ROTC members visit Mongolia, Djibouti
Alexander Herty never expected he would have the opportunity to travel to Djibouti, Africa. Likewise, Deanna Mikell never saw herself traveling to Mongolia on her own. However, thanks to the Army ROTC’s Cultural Understanding and Language Proficiency Program (CULP), both Herty and Mikell traveled far over the summer.
Herty, 24, studies information technology at The University of Southern Mississippi. He said he decided to join ROTC his sophomore year of college in the hopes of pursuing his larger goal of becoming a commissioned officer in the United States Army.
“Serving is something I really wanted to do,” Herty said. “Being a future officer is more challenging, and ROTC is a really good vehicle to get to my goal.”
Mikell studies at William Carey but is a member of the Southern Miss ROTC. She has participated in ROTC since high school for many of the same reasons as Herty.
“It was an opportunity to continue what I loved and pursue a bigger goal of joining the army as an officer,” Mikell said.
The Army ROTC’s CULP program provides ROTC cadets across the nation opportunities to travel to foreign nations and learn skills that can only be obtained outside of a classroom. As part of the experience, cadets participate in military-to-military exchange, language and cultural learning and humanitarian service.
According to the Army ROTC website, CULP’s goal is to teach ROTC cadets more cultural awareness and foreign language skills. This year, over 1,300 Army ROTC cadets traveled to 42 different countries as part of the CULP program.
At first, Mikell did not know what to expect when she traveled to Mongolia, an East-Asian country landlocked between China and Russia.
Mikell said she quickly adjusted to the people and culture soon after arriving.

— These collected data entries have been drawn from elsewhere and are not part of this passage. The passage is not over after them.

### src/rtl/hazard_sched_pkg.sv
// Shared Tuse/Tnew encodings, default MDU latencies and the pipeline slot type.
// The control unit uses the same encodings when it decodes an instruction.
package hazard_sched_pkg;

  localparam logic [1:0] TUSE_NONE = 2'd3;
  localparam logic [1:0] TNEW_LINK = 2'd0;
  localparam logic [1:0] TNEW_ALU  = 2'd1;
  localparam logic [1:0] TNEW_LOAD = 2'd2;

  localparam int MULT_LAT_DEF = 5;
  localparam int DIV_LAT_DEF  = 10;

  typedef struct packed {
    logic [4:0] wa;
    logic [1:0] tnew;
  } slot_t;

  // A slot with wa==0 never matches because src==0 is rejected first.
  function automatic logic src_hazard(input logic [4:0] src, input logic [1:0] tuse,
                                      input slot_t e, input slot_t m);
    logic hit_e;
    logic hit_m;
    hit_e = (src == e.wa) && (tuse < e.tnew);
    hit_m = (src == m.wa) && (tuse < m.tnew);
    return (src != 5'd0) && (tuse != TUSE_NONE) && (hit_e || hit_m);
  endfunction

endpackage

### src/rtl/hazard_sched_if.sv
// Decode-stage to scheduler signal bundle: D-stage operand/destination info in, stall and MDU status out.
interface hazard_sched_if #(
  parameter int CNT_W = 4
);
  logic [4:0]       d_rs;
  logic [4:0]       d_rt;
  logic [1:0]       d_tuse_rs;
  logic [1:0]       d_tuse_rt;
  logic [4:0]       d_wa;
  logic [1:0]       d_tnew;
  logic             d_md;
  logic             d_md_start;
  logic             d_md_div;
  logic             stall;
  logic             md_busy;
  logic [CNT_W-1:0] md_cnt;

  modport master (
    output d_rs, d_rt, d_tuse_rs, d_tuse_rt, d_wa, d_tnew, d_md, d_md_start, d_md_div,
    input  stall, md_busy, md_cnt
  );

  modport slave (
    input  d_rs, d_rt, d_tuse_rs, d_tuse_rt, d_wa, d_tnew, d_md, d_md_start, d_md_div,
    output stall, md_busy, md_cnt
  );
endinterface

### src/rtl/hazard_sched_md_busy_cnt.sv
// MDU busy counter: loads the mult/div latency when an MDU op sits in E, else saturating decrement.
module md_busy_cnt #(
  parameter int MULT_LAT = 5,
  parameter int DIV_LAT  = 10,
  parameter int CNT_W    = 4
) (
  input  logic             clk,
  input  logic             reset,
  input  logic             start,
  input  logic             is_div,
  output logic [CNT_W-1:0] cnt,
  output logic             busy
);
  logic [CNT_W-1:0] cnt_q;
  logic [CNT_W-1:0] cnt_d;

  // A new start overrides whatever is left of the previous operation.
  always_comb begin
    cnt_d = cnt_q;
    if (start) begin
      cnt_d = is_div ? CNT_W'(DIV_LAT) : CNT_W'(MULT_LAT);
    end else if (cnt_q != '0) begin
      cnt_d = cnt_q - CNT_W'(1);
    end
  end

  always_ff @(posedge clk or negedge reset) begin
    if (!reset) begin
      cnt_q <= '0;
    end else begin
      cnt_q <= cnt_d;
    end
  end

  assign cnt  = cnt_q;
  assign busy = start || (cnt_q != '0);
endmodule

### src/rtl/hazard_sched.sv
// hazard_sched: decode-stage stall generator covering E/M operand hazards and the MDU busy window.
// The MDU interlock is built only when HAZARD_SCHED_MDU_EN is defined; otherwise MDU inputs are ignored.
module hazard_sched
  import hazard_sched_pkg::*;
#(
  parameter int MULT_LAT = MULT_LAT_DEF,
  parameter int DIV_LAT  = DIV_LAT_DEF,
  parameter int CNT_W    = 4
) (
  input  logic          clk,
  input  logic          reset,
  hazard_sched_if.slave dif
);
  if ((MULT_LAT >= (1 << CNT_W)) || (DIV_LAT >= (1 << CNT_W))) begin : g_lat_chk
    $error("hazard_sched: CNT_W too narrow for MDU latency");
  end

  slot_t e_q;
  slot_t e_d;
  slot_t m_q;
  slot_t m_d;
  logic  hz_rs;
  logic  hz_rt;
  logic  hz_md;
  logic  stall;

  always_comb begin
    hz_rs = src_hazard(dif.d_rs, dif.d_tuse_rs, e_q, m_q);
    hz_rt = src_hazard(dif.d_rt, dif.d_tuse_rt, e_q, m_q);
    stall = hz_rs || hz_rt || hz_md;
    // A stalled D injects a bubble into E while D itself is held upstream.
    e_d = '0;
    if (!stall) begin
      e_d.wa   = dif.d_wa;
      e_d.tnew = dif.d_tnew;
    end
    m_d.wa   = e_q.wa;
    m_d.tnew = (e_q.tnew == 2'd0) ? 2'd0 : e_q.tnew - 2'd1;
  end

  always_ff @(posedge clk or negedge reset) begin
    if (!reset) begin
      e_q <= '0;
      m_q <= '0;
    end else begin
      e_q <= e_d;
      m_q <= m_d;
    end
  end

  assign dif.stall = stall;

`ifdef HAZARD_SCHED_MDU_EN
  logic             e_md_start_q;
  logic             e_md_start_d;
  logic             e_md_div_q;
  logic             e_md_div_d;
  logic             md_busy;
  logic [CNT_W-1:0] md_cnt;

  always_comb begin
    e_md_start_d = dif.d_md_start && !stall;
    e_md_div_d   = dif.d_md_div && !stall;
  end

  always_ff @(posedge clk or negedge reset) begin
    if (!reset) begin
      e_md_start_q <= 1'b0;
      e_md_div_q   <= 1'b0;
    end else begin
      e_md_start_q <= e_md_start_d;
      e_md_div_q   <= e_md_div_d;
    end
  end

  md_busy_cnt #(
    .MULT_LAT (MULT_LAT),
    .DIV_LAT  (DIV_LAT),
    .CNT_W    (CNT_W)
  ) u_md_busy_cnt (
    .clk    (clk),
    .reset  (reset),
    .start  (e_md_start_q),
    .is_div (e_md_div_q),
    .cnt    (md_cnt),
    .busy   (md_busy)
  );

  assign hz_md       = dif.d_md && md_busy;
  assign dif.md_busy = md_busy;
  assign dif.md_cnt  = md_cnt;
`else
  logic unused_md;
  assign unused_md   = ^{dif.d_md, dif.d_md_start, dif.d_md_div};
  assign hz_md       = 1'b0;
  assign dif.md_busy = 1'b0;
  assign dif.md_cnt  = {CNT_W{1'b0}};
`endif
endmodule

### src/flat_wrapper.sv
// flat-port wrapper written by rule: the top's interface ports become plain ports
module hazard_sched_flat import hazard_sched_pkg::*;
#(
  parameter int MULT_LAT = MULT_LAT_DEF,
  parameter int DIV_LAT  = DIV_LAT_DEF,
  parameter int CNT_W    = 4
)
  (clk, reset, dif_d_rs, dif_d_rt, dif_d_tuse_rs, dif_d_tuse_rt, dif_d_wa, dif_d_tnew, dif_d_md, dif_d_md_start, dif_d_md_div, dif_stall, dif_md_busy, dif_md_cnt);
  hazard_sched_if #(.CNT_W(CNT_W)) dif_i ();
  input  logic clk;
  input  logic reset;
  input wire logic [$bits(dif_i.d_rs)-1:0] dif_d_rs;
  input wire logic [$bits(dif_i.d_rt)-1:0] dif_d_rt;
  input wire logic [$bits(dif_i.d_tuse_rs)-1:0] dif_d_tuse_rs;
  input wire logic [$bits(dif_i.d_tuse_rt)-1:0] dif_d_tuse_rt;
  input wire logic [$bits(dif_i.d_wa)-1:0] dif_d_wa;
  input wire logic [$bits(dif_i.d_tnew)-1:0] dif_d_tnew;
  input wire logic [$bits(dif_i.d_md)-1:0] dif_d_md;
  input wire logic [$bits(dif_i.d_md_start)-1:0] dif_d_md_start;
  input wire logic [$bits(dif_i.d_md_div)-1:0] dif_d_md_div;
  output wire logic [$bits(dif_i.stall)-1:0] dif_stall;
  output wire logic [$bits(dif_i.md_busy)-1:0] dif_md_busy;
  output wire logic [$bits(dif_i.md_cnt)-1:0] dif_md_cnt;
  assign dif_i.d_rs = dif_d_rs;
  assign dif_i.d_rt = dif_d_rt;
  assign dif_i.d_tuse_rs = dif_d_tuse_rs;
  assign dif_i.d_tuse_rt = dif_d_tuse_rt;
  assign dif_i.d_wa = dif_d_wa;
  assign dif_i.d_tnew = dif_d_tnew;
  assign dif_i.d_md = dif_d_md;
  assign dif_i.d_md_start = dif_d_md_start;
  assign dif_i.d_md_div = dif_d_md_div;
  assign dif_stall = dif_i.stall;
  assign dif_md_busy = dif_i.md_busy;
  assign dif_md_cnt = dif_i.md_cnt;
  hazard_sched #(.MULT_LAT(MULT_LAT), .DIV_LAT(DIV_LAT), .CNT_W(CNT_W)) u_core (.clk(clk), .reset(reset), .dif(dif_i));
endmodule
### config.mk
export PLATFORM = sky130hd
export DESIGN_NAME = hazard_sched_flat
export DESIGN_NICKNAME = d
export VERILOG_FILES = /design/src/rtl/hazard_sched_pkg.sv /design/src/rtl/hazard_sched_if.sv /design/src/rtl/hazard_sched_md_busy_cnt.sv /design/src/rtl/hazard_sched.sv /design/src/flat_wrapper.sv
export SDC_FILE = /design/constraint.sdc
export NUM_CORES = 1
export LEC_CHECK = 0
export ABC_AREA = 1
export BUFFER_PORTS_ARGS = -buffer_cell sky130_fd_sc_hd__buf_4
export CAP_MARGIN = 20
export CORE_UTILIZATION = 40
export CTS_BUF_LIST = sky130_fd_sc_hd__clkbuf_4
export CTS_CLUSTER_SIZE = 16
export DETAILED_ROUTE_END_ITERATION = 6
export GPL_ROUTABILITY_DRIVEN = 0
export GPL_TIMING_DRIVEN = 0
export PLACE_DENSITY = 0.66
export SLEW_MARGIN = 10
export SYNTH_ARGS = -nofsm -noshare
export SYNTH_HDL_FRONTEND = slang
export SYNTH_SLANG_ARGS = --single-unit
### constraint.sdc
create_clock -name clk -period 2.55 [get_ports clk]
set_input_delay 0.255 -clock clk [delete_from_list [all_inputs] [get_ports clk]]
set_output_delay 0.255 -clock clk [all_outputs]
set_load 0.005 [all_outputs]
### Yosys cells after proc, flatten, opt, wreduce, memory -nomap -nowiden

Index checks and enable logic that the tools add are counted.

* logic and storage cells: 31
* output and inout port bits: 6
* input port bits: 26
* bits in registers: 14

* order comparisons: 4
* equality and inequality tests: 6
* reduce and logical (&&, ||, !) cells: 14
* $add $sub $neg: 1
* mux-type cells: 2

Operators by type and width (count)
* $eq A5 B5 Y1: 4
* $reduce_bool A5 Y1: 2
* $logic_and A1 B1 Y1: 8
* $lt A2 B2 Y1: 4
* $mux W7: 1
* $ne A2 B2 Y1 const B: 2
* $logic_or A1 B1 Y1: 3
* $logic_not A2 Y1: 1
* $mux W2: 1
* $sub A2 B1 Y2 const B: 1

### Depth between registers and ports, before layout

* word-level depth: 6
* depth in mapped cells: 11
* gate-level depth less buffers: 11

### Least setup slack after synthesis

Ideal clock, no wire load.

* path kind: reg2out
* start point: register u_core.e_q[1] (netlist name)
* end point: output port dif_stall
* path buffers: 0
* slack: 1.164 ns
* arrival time: 1.131 ns
* required time: 2.295 ns
* cell stages (with the launch flop): 9
* path through: dfrtp_1 inv_1 ha_1 a21boi_0 nor2_1 nand3_1 nand2_1 nand2_2 nand2_4

* longest elaborated chain between the ends: 5
* elaborated cells on any way between the ends: 9
* classes of those cells: order compare (2); reduce/logical (7)

RTL lines
* from (decl): line hazard_sched.sv:18 `slot_t e_q;`
* from (signal assigned): line hazard_sched.sv:43 `e_q <= '0;`
* from (signal assigned): line hazard_sched.sv:46 `e_q <= e_d;`
* $lt A2 B2 Y1: line hazard_sched_pkg.sv:23 `hit_e = (src == e.wa) && (tuse < e.tnew);`
* $logic_and A1 B1 Y1: line hazard_sched_pkg.sv:23
* $logic_or A1 B1 Y1: line hazard_sched_pkg.sv:25 `return (src != 5'd0) && (tuse != TUSE_NONE) && (hit_e || hit_m);`
* $logic_and A1 B1 Y1: line hazard_sched_pkg.sv:25
* $logic_or A1 B1 Y1 (*): line hazard_sched.sv:30 `stall = hz_rs || hz_rt || hz_md;`
* to (decl): line flat_wrapper.sv:21 `output wire logic [$bits(dif_i.stall)-1:0] dif_stall;`

Every way passes the cells marked *; elsewhere a longest branch is shown, timed or not.

### Final worst setup path

Ends and elaborated chain as after synthesis.

==> impl_metrics.py <==
metrics = {
    "outcome": {
        "status": "finished clean",
    },
    "timing": {
        "period_minus_slack_ns": 1.90,
        "setup_violations": 0,
        "hold_ws_ns": 0.201,
        "finClkSkew_ns": 0.00348,
        "rsz0062_at_grt": "no",
        "hold_violations": 0,
        "setup_tns_ns": 0,
        "layout_setup_ws_ns": 0.652,
        "finalMaxSlewViolations": 0,
        "min_period_over_period": 0.744,
        "clock.fmax_ghz": 0.527,
    },
    "floorplanning": {
        "core_um2": 2250,
        "die-area_um2": 2630,
        "die_h_um": 51.3,
        "die_w_um": 51.3,
        "rows": 17,
        "ios": 32,
        "initial_core_util": 0.431,
    },
    "placement": {
        "dp_hpwl_mm": 1.70,
        "placed_cells": 204,
        "pre_cts_ws_ns": 0.912,
        "port_buffers": 23,
    },
    "global_routing": {
        "gr-total-overflow": 0,
        "grt_pass1_wl_mm": 3.35,
        "grt_max_degree": 15,
        "first_global_vias": 881,
        "antenna_found_initial": 0,
        "grt_usage": 0.169,
    },
    "route": {
        "num_vias": 941,
        "wirelength_mm": 2.01,
        "ant_nets": 0,
        "first_pass_iters": 4,
        "wire_per_inst_um": 9.68,
        "drc": 0,
        "drt_iter0_markers": 20,
        "viasPerCell": 4.52,
    },
    "final_layout": {
        "drive_above_1_share": 0.194,
        "layout_common_cells": "nand2_1, inv_1, buf_4, nor2_1, dfrtp_1",
        "multi_input_area_um2": 479,
        "diodes": 0,
        "stdcell_count": 208,
        "layout_commonest_cell": "nand2_1",
        "fillerInstances": 231,
        "finalNetCount": 212,
        "regArea_um2": 350,
        "syn2layout_area_growth_pct": 26.3,
    },
    "yosys": {
        "synth_cell_types": 18,
        "syn_area_per_cell_um2": 6.52,
        "synth_top_area_share": 0.360,
        "yosysSeqAreaShare": 0.360,
        "syn_area_um2": 972,
        "synth_seq_cells": 14,
        "synth_area_leaders": "dfrtp_1, nand2_1, inv_1",
        "ys_warn_count": 0,
        "synthesis.instances": 149,
        "yosysTopAreaCell": "dfrtp_1",
    },
    "worst_setup_path": {
        "reg2reg_depth": 9,
        "worstPathMaxFanout": 8,
        "rrSetupSlack_ns": 1.13,
        "worstPathArrival_ns": 1.64,
        "worst_setup_path_end_kind": "output pin",
        "startpoint_type": "flip-flop",
        "required_ns": 2.30,
        "worst-setup-path-type": "flip-flop to output pin",
        "reg2reg_from": "u_core.e_q[1]",
        "r2r_end": "u_core.e_q[6]",
    },
    "clock_tree": {
        "cts_resized": 0,
        "clockRootBuffer": "clkbuf_4",
        "clk_pin_slew_worst_paths_ns": 0.07,
        "h-tree-depth": 1,
        "cts_buffer_depth": 2,
        "cts_sinks": 14,
        "insertion_delay_ns": 0.26,
        "cts_buffers": 3,
        "cts_tree": "built",
        "post-cts-setup-buffer-count": 0,
        "hold_buffers": 1,
    },
    "flow_run": {
        "cap_violations": 0,
    },
    "power_and_ir_drop": {
        "power_mw": 0.507,
        "power_density_nw_per_um2": 413,
        "vdd_drop_max_mv": 0.309,
        "power.leakage_nw": 0.755,
    },
    "worst_hold_path": {
        "worstHoldEndpoint": "u_core.e_q[0]",
        "min-delay-start": "dif_d_tnew[0]",
        "hp-class": "input port to flip-flop",
        "holdPathStages": 3,
    },
}
final cells by class:
class / count / share of cell area
Timing Repair Buffer: 24 / 0.149
Tap cell: 28 / 0.0285
Sequential cell: 14 / 0.285
Clock buffer: 3 / 0.0183
Buffer: 5 / 0.0306
Multi-Input combinational cell: 102 / 0.390
Inverter: 32 / 0.0979
metal layers:
layer / up-vias / track usage / routed length [µm]
met2: 31 / 0.307 / 969
met5: - / 0 / 0
li1: 487 / - / -
met1: 419 / 0.202 / 900
met3: 4 / 0.00893 / 116
met4: 0 / 0.0811 / 27
logic make-up after synthesis:
kind of cell / count (synthesis) / share of synthesized area
AOI/OAI and AO/OA: 7 / 0.0412
buffers and inverters: 37 / 0.162
DFF: 14 / 0.360
xor gates and xnor gates: 5 / 0.0450
and+or+nand+nor: 81 / 0.336
other: 1 / 0.00386
adders and majority gates: 4 / 0.0515
critical path: stages, from the launching register on:
cell and delay, ns:
dfrtp_1 0.38, inv_1 0.12, ha_1 0.24, a21boi_0 0.12, nor2_1 0.09, nand3_1 0.08, nand2_1 0.08, nand2_2 0.07
nand2_4 0.10, buf_4 0.12
Yosys cell counts (all sizes together):
cell type  count
a21boi         1
a21oi          2
buf            5
conb           1
dfrtp         14
ha             4
inv           32
nand2         54
nand3          6
nand4          1
nor2          20
o21ai          3
o21bai         1
xnor2          1
xor2           4
how the worst max path moves through the flow:
stage / startpoint / end / slack (ns) / cells after the start
after floorplan: u_core.e_q[1] / dif_stall / 1.16 / 8
after global placement: u_core.e_q[1] / dif_stall / 0.93 / 9
after detailed placement: u_core.e_q[1] / dif_stall / 0.91 / 9
after CTS: u_core.e_q[1] / dif_stall / 0.62 / 9
after global routing: u_core.e_q[1] / dif_stall / 0.52 / 9
final: u_core.e_q[1] / dif_stall / 0.65 / 9
state kept, by name, summed over array words and instances, names as in the netlist:
name        cells
u_core.e_q      7
u_core.m_q      7
report_power, final:
group / leakage [nW] / internal [mW] / total [mW] / switching (mW)
clock: 0.0138 / 0.0544 / 0.111 / 0.0568
combinational: 0.574 / 0.0664 / 0.139 / 0.0731
sequential: 0.167 / 0.240 / 0.256 / 0.0158
stage by stage:
| step | area, µm² | utilization |
|---|---|---|
| 6_report | 1230 | 0.544 |
| 5_1_grt | 1230 | 0.544 |
| 4_1_cts | 1230 | 0.544 |
| 3_5_place_dp | 1190 | 0.530 |
| 3_3_place_gp | 1190 | 0.530 |
| 2_1_floorplan | 987 | - |
Note: power is estimated with default switching activity, not from simulation.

“They were very friendly and treated you like family, especially Americans,” Mikell said.
Mikell’s mission focused on strengthening the English speaking skills of her Mongolian counterparts. In return, Mikell was instructed in Mongolian culture, language and military training.
Mikell said her mission was a beautiful experience that helped her grow as an ROTC cadet.
“I know I can go without certain tools, because they go without them all the time,” Mikell said. “They made stuff last when they did not have the materials. We have all the things we need, so I need to learn to use them to the best of my ability and learn as much as I can while I am in ROTC so that I can be better equipped for overseas training.”
While Mikell was in Mongolia, Herty carried out a similar mission in Djibouti, a small nation in the Horn of Africa. Djibouti is smaller than the state of Rhode Island, but the port-nation handles many responsibilities in their part of the world as a major commercial hub.
“I’m glad I got to go,” Herty said. “I got to work alongside their cadets, taught them military classes and first aid, troop leading procedures and general military knowledge. Then they taught us their version.”
Herty said it was a great experience that taught him much.
“The most important thing is more practice and experience working with people from other countries and different cultures,” Herty said. “More appreciation for what people do across the world, and I’m a lot more humble and thankful for what I have here. I was so impressed with how much they do with how little they have.”
Herty and Mikell recommended that cadets participate in the CULP program if given the opportunity.
“Try to take any opportunity the Army has to work with foreign countries,” Herty said. “It’s given me a greater understanding of how foreign relations work. I highly suggest it, it is an invaluable experience. If I could, I would do it every summer.”